=== Section Start ===
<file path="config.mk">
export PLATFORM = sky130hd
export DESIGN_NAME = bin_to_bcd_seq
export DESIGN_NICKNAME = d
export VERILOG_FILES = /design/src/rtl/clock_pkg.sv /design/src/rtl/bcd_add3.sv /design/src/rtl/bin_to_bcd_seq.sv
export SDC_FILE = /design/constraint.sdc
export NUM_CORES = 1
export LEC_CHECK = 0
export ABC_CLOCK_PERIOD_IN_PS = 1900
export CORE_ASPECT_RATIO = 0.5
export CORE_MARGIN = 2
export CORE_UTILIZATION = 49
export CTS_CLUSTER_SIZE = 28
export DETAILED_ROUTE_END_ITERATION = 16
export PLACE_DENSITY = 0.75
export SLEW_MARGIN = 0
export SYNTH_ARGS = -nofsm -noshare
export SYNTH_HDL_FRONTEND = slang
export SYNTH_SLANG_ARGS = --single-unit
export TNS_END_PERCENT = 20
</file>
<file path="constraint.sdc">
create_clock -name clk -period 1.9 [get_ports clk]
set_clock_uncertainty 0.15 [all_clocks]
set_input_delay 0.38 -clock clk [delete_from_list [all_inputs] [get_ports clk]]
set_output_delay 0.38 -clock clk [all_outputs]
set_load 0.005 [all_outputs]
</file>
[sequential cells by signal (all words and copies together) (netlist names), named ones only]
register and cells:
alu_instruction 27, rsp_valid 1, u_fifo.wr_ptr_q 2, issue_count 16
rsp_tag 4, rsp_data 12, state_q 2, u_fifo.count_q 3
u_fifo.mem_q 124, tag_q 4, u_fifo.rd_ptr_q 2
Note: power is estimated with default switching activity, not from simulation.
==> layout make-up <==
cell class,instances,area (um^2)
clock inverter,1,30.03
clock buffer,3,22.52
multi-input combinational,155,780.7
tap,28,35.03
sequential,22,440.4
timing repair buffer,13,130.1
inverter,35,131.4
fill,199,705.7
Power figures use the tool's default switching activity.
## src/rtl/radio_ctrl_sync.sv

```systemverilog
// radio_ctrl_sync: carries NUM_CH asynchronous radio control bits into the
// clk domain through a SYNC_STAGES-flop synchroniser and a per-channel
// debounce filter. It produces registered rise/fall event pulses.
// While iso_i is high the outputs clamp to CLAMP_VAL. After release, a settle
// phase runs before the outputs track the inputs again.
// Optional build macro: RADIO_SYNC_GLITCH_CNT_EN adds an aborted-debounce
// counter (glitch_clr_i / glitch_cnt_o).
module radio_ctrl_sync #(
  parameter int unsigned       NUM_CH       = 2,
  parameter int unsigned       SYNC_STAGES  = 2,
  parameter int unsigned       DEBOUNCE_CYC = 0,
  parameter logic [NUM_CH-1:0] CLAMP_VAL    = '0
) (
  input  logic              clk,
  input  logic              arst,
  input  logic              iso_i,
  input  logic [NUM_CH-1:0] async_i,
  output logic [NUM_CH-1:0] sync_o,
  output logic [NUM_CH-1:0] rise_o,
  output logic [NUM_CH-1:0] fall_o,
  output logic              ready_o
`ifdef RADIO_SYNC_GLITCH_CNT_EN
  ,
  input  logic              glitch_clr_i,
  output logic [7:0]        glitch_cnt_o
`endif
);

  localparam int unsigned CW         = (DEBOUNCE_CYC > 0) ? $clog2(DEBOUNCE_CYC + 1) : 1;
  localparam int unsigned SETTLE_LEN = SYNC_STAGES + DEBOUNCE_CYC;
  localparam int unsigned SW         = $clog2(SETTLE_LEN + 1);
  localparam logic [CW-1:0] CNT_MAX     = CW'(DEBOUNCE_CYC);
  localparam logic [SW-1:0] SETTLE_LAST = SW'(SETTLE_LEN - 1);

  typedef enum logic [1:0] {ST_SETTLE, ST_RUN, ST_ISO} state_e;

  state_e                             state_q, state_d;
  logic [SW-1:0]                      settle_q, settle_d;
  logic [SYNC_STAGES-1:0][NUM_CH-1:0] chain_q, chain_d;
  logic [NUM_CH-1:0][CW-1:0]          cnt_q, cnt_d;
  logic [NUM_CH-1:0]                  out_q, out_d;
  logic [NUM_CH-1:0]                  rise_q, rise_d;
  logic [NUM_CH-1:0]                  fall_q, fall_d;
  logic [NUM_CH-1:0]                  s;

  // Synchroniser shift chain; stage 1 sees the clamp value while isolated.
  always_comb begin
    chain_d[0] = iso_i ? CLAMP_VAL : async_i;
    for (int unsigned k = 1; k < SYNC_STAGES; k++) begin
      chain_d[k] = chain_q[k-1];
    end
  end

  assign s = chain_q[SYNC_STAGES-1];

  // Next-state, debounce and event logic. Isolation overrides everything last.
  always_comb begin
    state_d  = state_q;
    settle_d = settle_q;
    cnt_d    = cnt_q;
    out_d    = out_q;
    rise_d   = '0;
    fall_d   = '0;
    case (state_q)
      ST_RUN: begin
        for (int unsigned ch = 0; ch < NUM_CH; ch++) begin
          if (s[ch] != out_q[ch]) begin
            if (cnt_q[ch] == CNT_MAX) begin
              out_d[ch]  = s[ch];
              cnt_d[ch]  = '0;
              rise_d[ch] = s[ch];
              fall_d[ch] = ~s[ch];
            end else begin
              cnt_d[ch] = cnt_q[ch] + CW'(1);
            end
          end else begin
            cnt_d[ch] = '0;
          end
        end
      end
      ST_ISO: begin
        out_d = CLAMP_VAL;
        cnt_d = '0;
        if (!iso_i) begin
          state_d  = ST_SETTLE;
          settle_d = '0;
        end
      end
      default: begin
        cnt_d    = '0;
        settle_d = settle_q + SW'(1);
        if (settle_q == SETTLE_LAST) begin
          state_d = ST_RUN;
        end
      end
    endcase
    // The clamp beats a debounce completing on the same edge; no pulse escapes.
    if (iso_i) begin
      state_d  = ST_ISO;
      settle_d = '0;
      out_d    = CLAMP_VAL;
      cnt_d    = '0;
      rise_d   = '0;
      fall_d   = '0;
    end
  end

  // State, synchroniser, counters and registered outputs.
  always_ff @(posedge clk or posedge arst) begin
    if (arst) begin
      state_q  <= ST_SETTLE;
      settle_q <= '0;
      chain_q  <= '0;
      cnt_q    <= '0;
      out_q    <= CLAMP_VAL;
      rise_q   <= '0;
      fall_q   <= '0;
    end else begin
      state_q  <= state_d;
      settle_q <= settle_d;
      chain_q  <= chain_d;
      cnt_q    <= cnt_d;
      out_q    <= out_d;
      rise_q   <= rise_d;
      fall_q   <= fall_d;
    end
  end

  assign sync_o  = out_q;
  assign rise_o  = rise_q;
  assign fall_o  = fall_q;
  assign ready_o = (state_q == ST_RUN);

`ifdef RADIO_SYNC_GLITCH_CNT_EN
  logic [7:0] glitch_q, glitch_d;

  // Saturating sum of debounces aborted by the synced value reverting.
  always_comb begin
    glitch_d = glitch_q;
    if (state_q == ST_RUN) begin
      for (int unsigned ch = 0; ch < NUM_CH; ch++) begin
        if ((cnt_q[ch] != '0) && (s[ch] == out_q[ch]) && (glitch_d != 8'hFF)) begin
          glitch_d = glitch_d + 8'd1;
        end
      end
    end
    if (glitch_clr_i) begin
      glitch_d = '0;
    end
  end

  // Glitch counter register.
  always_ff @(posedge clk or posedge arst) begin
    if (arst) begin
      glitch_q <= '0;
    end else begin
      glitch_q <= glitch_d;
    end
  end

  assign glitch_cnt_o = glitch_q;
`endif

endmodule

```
=== Section End ===
Your assignment:
Reproduce, exactly as they stand in the data above, the lines from the one that holds "rsp_tag 4, rsp_data" to the one that holds "timing repair buffer,13,130.1", inclusive.

Completed exercise:
rsp_tag 4, rsp_data 12, state_q 2, u_fifo.count_q 3
u_fifo.mem_q 124, tag_q 4, u_fifo.rd_ptr_q 2
Note: power is estimated with default switching activity, not from simulation.
==> layout make-up <==
cell class,instances,area (um^2)
clock inverter,1,30.03
clock buffer,3,22.52
multi-input combinational,155,780.7
tap,28,35.03
sequential,22,440.4
timing repair buffer,13,130.1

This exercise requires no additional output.